A plane is determined by three unaligned points, so adding a new point to a straight line projections can define it. In this case we will give at least two related dimensions on each plane of projection in order to become independent projections of these plans support of representation. We will learn to represent maps and items belonging to them.

Geometría proyectiva: Conjugate polar diameters

We have seen the definition of polar conjugate diameters, given to analyze the concept of Conjugate directions:

Conjugate polar diameters: They are polar two conjugated improper point.
Let's see how we can relate this concept with the triangle's autopolar seen in Involutions in second-order series.

Geometría proyectiva: Conjugate directions

The concepts of polarity we've seen to determine the polar of a point on a line, you have allowed us to obtain the autopolar triangle of a conical setting three different involuciuones with four points, They allow us to advance in the projective definition of its notable elements, diameters, Center and axis.

One of the basics is the of “Conjugate directions”

Geometría proyectiva: Tangent from a point to a conical

We have seen how to determine the points of intersection of a straight line with a Conic defined by five points. We will then see the dual problem.

This problem consists of determining the possible two straight tangent from a point to a Conic defined by five tangent.

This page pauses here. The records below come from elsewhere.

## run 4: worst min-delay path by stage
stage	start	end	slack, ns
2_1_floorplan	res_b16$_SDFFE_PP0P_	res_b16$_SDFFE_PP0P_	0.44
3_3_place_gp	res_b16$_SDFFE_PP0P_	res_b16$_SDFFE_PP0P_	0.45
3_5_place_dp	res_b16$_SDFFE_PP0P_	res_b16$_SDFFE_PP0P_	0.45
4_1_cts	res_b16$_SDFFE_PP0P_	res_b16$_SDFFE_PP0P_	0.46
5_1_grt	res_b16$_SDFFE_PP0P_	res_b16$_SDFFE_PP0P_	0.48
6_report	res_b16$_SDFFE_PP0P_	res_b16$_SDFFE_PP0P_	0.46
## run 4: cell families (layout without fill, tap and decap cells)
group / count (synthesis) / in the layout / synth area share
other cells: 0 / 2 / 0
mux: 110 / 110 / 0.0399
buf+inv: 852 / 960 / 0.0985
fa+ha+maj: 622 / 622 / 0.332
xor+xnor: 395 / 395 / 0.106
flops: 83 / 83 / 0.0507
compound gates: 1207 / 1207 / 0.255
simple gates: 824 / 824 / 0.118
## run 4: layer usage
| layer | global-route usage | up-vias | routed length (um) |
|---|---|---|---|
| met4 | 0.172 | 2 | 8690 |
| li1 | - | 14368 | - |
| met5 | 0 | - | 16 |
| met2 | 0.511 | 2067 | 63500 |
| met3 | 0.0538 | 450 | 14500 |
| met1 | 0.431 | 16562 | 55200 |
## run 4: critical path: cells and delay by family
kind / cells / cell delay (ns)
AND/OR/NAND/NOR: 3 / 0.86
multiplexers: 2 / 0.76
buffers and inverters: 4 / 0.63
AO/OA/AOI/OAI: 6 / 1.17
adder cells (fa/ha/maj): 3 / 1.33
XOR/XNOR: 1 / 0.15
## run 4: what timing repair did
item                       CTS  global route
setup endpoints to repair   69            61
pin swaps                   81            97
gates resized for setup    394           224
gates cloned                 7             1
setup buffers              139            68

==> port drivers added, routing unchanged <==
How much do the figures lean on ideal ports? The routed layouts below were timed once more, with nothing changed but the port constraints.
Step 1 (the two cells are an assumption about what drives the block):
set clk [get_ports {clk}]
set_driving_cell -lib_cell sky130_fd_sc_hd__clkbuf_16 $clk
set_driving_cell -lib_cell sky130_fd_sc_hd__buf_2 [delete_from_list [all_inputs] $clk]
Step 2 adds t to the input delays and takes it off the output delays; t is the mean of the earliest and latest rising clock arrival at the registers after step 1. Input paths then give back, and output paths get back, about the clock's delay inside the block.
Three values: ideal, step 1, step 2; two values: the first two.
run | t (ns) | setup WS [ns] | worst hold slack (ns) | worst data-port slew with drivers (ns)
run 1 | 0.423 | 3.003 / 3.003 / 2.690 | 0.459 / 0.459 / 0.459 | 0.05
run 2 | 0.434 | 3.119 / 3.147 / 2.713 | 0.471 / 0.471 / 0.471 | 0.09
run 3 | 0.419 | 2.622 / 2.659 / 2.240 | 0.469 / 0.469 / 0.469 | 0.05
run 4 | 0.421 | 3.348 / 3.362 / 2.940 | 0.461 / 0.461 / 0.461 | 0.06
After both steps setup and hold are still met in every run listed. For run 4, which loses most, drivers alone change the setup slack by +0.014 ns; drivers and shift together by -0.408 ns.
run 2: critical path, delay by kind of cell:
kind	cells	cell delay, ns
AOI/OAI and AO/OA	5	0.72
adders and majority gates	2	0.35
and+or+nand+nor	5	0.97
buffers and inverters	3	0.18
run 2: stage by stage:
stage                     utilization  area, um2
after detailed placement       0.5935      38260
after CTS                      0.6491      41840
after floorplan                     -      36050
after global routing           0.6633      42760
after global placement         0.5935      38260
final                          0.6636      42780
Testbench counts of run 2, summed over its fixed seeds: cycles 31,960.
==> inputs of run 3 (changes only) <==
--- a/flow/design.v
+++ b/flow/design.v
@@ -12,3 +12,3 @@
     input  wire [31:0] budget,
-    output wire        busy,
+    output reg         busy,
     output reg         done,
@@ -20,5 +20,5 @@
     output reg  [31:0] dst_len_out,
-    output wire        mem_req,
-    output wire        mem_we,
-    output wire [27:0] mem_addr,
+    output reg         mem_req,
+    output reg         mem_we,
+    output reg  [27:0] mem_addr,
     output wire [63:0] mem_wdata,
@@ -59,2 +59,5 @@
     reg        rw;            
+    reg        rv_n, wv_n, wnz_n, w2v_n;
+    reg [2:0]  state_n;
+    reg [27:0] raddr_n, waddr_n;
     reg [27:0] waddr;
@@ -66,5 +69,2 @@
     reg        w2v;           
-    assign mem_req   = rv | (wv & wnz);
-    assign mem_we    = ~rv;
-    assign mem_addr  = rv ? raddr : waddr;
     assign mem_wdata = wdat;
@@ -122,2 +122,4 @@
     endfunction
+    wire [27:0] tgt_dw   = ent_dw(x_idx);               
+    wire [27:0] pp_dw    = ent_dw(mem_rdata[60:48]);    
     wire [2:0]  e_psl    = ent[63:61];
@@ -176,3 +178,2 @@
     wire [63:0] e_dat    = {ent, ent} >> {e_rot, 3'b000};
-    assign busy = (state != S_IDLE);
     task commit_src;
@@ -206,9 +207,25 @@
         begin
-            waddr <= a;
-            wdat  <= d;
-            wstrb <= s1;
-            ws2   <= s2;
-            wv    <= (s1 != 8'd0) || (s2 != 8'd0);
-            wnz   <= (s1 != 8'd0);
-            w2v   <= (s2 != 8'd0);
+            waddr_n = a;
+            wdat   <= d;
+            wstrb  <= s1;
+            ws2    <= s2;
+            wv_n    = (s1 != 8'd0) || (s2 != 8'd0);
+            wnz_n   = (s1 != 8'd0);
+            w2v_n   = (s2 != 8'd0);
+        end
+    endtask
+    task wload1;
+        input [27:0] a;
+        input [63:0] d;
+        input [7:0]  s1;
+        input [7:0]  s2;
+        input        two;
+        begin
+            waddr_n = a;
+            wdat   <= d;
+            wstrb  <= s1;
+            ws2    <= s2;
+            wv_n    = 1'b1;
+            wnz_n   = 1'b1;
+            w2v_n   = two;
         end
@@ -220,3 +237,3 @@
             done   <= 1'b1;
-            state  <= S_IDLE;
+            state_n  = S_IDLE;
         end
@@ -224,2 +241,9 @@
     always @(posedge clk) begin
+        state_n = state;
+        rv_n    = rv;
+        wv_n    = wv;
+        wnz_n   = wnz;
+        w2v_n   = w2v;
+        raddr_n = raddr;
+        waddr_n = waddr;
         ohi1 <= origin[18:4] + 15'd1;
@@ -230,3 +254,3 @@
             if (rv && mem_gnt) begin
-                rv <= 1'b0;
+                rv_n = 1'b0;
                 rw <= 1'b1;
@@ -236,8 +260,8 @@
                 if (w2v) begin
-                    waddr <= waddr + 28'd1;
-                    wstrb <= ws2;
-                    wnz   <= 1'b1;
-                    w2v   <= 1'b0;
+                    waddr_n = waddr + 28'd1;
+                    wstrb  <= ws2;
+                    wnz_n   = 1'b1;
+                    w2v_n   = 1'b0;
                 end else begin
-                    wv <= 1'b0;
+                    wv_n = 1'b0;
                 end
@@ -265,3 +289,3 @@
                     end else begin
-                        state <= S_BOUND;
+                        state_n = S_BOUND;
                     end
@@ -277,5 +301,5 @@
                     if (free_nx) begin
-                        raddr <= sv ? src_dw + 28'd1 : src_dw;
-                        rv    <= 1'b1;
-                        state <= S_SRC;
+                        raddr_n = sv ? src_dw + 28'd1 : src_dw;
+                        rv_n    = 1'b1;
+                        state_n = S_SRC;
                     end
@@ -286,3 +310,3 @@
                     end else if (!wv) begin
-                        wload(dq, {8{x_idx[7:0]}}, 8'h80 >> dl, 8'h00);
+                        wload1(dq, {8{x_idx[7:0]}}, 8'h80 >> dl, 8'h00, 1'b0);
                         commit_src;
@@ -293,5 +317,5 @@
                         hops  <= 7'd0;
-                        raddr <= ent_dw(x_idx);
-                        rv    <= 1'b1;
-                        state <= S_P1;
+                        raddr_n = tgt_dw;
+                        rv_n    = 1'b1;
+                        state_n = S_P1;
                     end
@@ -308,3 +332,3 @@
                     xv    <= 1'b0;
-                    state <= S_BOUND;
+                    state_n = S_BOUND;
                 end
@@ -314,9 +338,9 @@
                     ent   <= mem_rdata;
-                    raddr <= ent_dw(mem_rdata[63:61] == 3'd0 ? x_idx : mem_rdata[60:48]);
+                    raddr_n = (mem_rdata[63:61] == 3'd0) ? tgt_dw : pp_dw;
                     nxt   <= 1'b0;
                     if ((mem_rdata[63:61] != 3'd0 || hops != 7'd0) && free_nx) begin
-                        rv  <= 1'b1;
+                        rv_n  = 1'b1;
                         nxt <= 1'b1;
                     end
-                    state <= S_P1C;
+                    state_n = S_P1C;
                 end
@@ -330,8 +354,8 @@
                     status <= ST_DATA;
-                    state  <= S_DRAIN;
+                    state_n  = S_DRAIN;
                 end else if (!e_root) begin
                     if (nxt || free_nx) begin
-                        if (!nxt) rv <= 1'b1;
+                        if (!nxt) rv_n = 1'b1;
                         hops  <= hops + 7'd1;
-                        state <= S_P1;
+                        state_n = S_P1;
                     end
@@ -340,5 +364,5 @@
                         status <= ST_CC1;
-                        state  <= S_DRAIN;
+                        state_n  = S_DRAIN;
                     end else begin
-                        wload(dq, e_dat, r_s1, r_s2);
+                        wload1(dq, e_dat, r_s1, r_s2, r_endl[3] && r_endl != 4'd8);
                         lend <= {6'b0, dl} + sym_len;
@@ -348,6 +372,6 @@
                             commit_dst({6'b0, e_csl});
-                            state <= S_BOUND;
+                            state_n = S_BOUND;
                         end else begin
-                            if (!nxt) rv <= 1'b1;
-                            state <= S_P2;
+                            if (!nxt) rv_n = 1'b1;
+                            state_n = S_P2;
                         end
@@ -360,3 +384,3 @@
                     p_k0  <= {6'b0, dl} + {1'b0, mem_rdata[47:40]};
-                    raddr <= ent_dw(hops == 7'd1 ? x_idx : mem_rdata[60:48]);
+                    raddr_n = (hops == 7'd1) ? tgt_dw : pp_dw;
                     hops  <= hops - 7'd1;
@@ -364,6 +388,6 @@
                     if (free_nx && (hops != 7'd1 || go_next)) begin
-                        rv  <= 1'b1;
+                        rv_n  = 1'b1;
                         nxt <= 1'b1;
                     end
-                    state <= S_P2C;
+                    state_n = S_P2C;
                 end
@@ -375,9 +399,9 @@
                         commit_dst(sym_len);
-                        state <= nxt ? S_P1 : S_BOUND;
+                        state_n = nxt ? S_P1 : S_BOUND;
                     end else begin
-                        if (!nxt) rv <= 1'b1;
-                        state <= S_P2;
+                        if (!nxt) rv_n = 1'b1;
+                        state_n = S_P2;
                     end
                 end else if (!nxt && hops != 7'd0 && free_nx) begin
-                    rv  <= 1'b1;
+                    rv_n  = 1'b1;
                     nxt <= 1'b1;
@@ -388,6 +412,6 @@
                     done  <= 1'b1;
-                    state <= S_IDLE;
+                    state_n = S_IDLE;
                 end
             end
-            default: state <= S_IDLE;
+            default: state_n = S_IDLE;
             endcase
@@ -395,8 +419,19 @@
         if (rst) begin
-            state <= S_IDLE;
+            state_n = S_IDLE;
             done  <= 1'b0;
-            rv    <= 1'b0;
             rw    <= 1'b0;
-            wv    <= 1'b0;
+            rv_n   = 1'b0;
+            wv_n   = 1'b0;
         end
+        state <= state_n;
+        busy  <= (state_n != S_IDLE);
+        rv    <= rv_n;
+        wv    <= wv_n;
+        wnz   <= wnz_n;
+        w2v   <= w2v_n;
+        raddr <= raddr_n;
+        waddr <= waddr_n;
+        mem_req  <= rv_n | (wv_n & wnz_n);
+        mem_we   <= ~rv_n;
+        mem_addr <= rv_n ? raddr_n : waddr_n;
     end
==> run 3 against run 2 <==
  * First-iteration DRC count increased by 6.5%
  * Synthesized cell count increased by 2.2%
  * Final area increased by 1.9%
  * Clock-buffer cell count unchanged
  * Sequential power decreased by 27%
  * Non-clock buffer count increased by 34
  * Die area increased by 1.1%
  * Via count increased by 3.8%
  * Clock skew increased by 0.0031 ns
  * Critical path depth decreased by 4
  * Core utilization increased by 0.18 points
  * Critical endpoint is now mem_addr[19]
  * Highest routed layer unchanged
Background: an optimization exercise with open tools, aiming at small area and a short achievable clock period. Do not read the settings as production practice. The RTL was checked by simulation tests, not by an equivalence proof against the original design. Power figures rest on the tool's default switching activity, not on a simulated workload.

$ cat flow/design.v
module rdm630_core (
    input  wire         clk,
    input  wire         rst,         
    input  wire         rx_valid,
    input  wire [7:0]   rx_data,
    output wire         rx_ready,
    input  wire         eval,
    output wire         res_valid,
    output wire [1:0]   res,
    output wire         fvalid,
    output wire [111:0] frame,
    output wire         xst,
    output wire [39:0]  card,
    output wire [7:0]   csum,
    output wire [7:0]   p6
);
    localparam [7:0] START_B = 8'h02;
    localparam [7:0] END_B   = 8'h03;
    reg [4:0]   cursor;      
    reg         in_frame;
    reg         ok;          
    reg [7:0]   buf_q [0:13];
    reg [111:0] frame_q;     
    reg         fvalid_q;
    wire full = cursor[4];                   
    assign rx_ready = !full && !rst;
    wire fire     = rx_valid && rx_ready;
    wire is_start = (rx_data == START_B);
    wire is_end   = (rx_data == END_B);
    wire is_hex   = ((rx_data >= 8'h30) && (rx_data <= 8'h39)) ||
                    ((rx_data >= 8'h41) && (rx_data <= 8'h46));
    wire st    = fire && is_start;               
    wire app   = fire && in_frame && !is_start;  
    wire c13 = (cursor == 5'd13);
    wire c14 = (cursor == 5'd14);
    wire c15 = (cursor >= 5'd15);
    wire [4:0] cursor_rx   = st ? 5'd1 : app ? cursor + 5'd1 : cursor;
    wire       in_frame_rx = st ? 1'b1 : (app && is_end) ? 1'b0 : in_frame;
    wire       ok_rx       = st ? 1'b1 :
                             app ? (ok && (c13 ? is_end : is_hex)) : ok;
    wire [13:0] we;
    genvar g;
    generate
        for (g = 0; g < 14; g = g + 1) begin : g_we
            if (g == 0)
                assign we[g] = st || (app && cursor == 5'd0);
            else
                assign we[g] = app && (cursor == g);
        end
    endgenerate
    wire do_eval = eval && !rst;
    wire apnd  = in_frame && !full;                  
    wire [1:0] r0 = c15 ? 2'd3 : c14 ? (ok ? 2'd1 : 2'd2) : 2'd0;
    wire [1:0] ra = (c14 || c15) ? 2'd3 : c13 ? 2'd2 : 2'd0;   
    wire [1:0] re = (c14 || c15) ? 2'd3 : c13 ? (ok ? 2'd1 : 2'd2) : 2'd0;
    wire [1:0] pn = apnd ? ra : r0;
    wire [1:0] pe = apnd ? re : r0;
    wire [1:0] ps = full ? r0 : 2'd0;
    assign res_valid = do_eval;
    rdm630_res u_res (
        .rx_valid (rx_valid),
        .rx_data  (rx_data),
        .r0       (r0),
        .pn       (pn),
        .pe       (pe),
        .ps       (ps),
        .res      (res)
    );
    wire cap  = do_eval && (cursor_rx == 5'd14);
    wire over = do_eval && (cursor_rx >  5'd14);
    always @(posedge clk) begin
        if (rst) begin
            cursor   <= 5'd0;
            in_frame <= 1'b0;
            fvalid_q <= 1'b0;
            ok       <= 1'b0;
        end else begin
            in_frame <= in_frame_rx;
            if (cap || over) begin
                cursor   <= 5'd0;
                ok       <= 1'b0;
                fvalid_q <= cap && ok_rx;
            end else begin
                cursor   <= cursor_rx;
                ok       <= ok_rx;
            end
        end
    end
    integer i;
    always @(posedge clk) begin
        for (i = 0; i < 14; i = i + 1)
            if (we[i])
                buf_q[i] <= rx_data;
    end
    wire [7:0] byte13 = we[13] ? rx_data : buf_q[13];
    always @(posedge clk) begin
        if (cap) begin
            for (i = 0; i < 13; i = i + 1)
                frame_q[111-8*i -: 8] <= buf_q[i];
            frame_q[7:0] <= byte13;
        end
    end
    assign fvalid = fvalid_q;
    assign xst    = !fvalid_q;
    assign frame  = frame_q;
    function [3:0] hexval;
        input [7:0] c;
        begin
            hexval = {c[3] | c[6],
                      c[2] | (c[6] & c[1] & c[0]),
                      c[1] ^ (c[6] & c[0]),
                      c[0] ^ c[6]};
        end
    endfunction
    wire [7:0] pair [0:5];
    generate
        for (g = 0; g < 6; g = g + 1) begin : g_pair
            assign pair[g] = {hexval(frame_q[111-8*(1+2*g) -: 8]),
                              hexval(frame_q[111-8*(2+2*g) -: 8])};
        end
        for (g = 0; g < 5; g = g + 1) begin : g_card
            assign card[39-8*g -: 8] = pair[g];
        end
    endgenerate
    assign csum = pair[0] ^ pair[1] ^ pair[2] ^ pair[3] ^ pair[4];
    assign p6   = pair[5];
endmodule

Geometría proyectiva : Center of involution

We have seen how to determine the axis of an involution and, based on the concept of polar of a point with respect to two lines, possible Involutions which can be set from four points, with their respective shafts of involution, obtaining the autopolar triangle associated which are harmonious relations of the cuadrivertice full.

In this article we will continue to enhance these elements, in particular in the autopolar triangle vertices that will determine what is known as “Center of involution”.

Projective Geometry: Autopolares triangles in Involutions in second-order series

Connecting four points of a conical proyectivamente by Involutions we determine the axis of involution of these proyectividades.

Given the four points needed to define an involution, We can ask many different Involutions can establish between them.

Polar of a point with respect to two lines

The concept of polarity is linked to the harmonic separation.

This concept is Basic for the determination of the fundamental elements of conics, as its Center, conjugate diameters, axes ….

It will allow to establish new transformations which include homographies and correlations of great importance.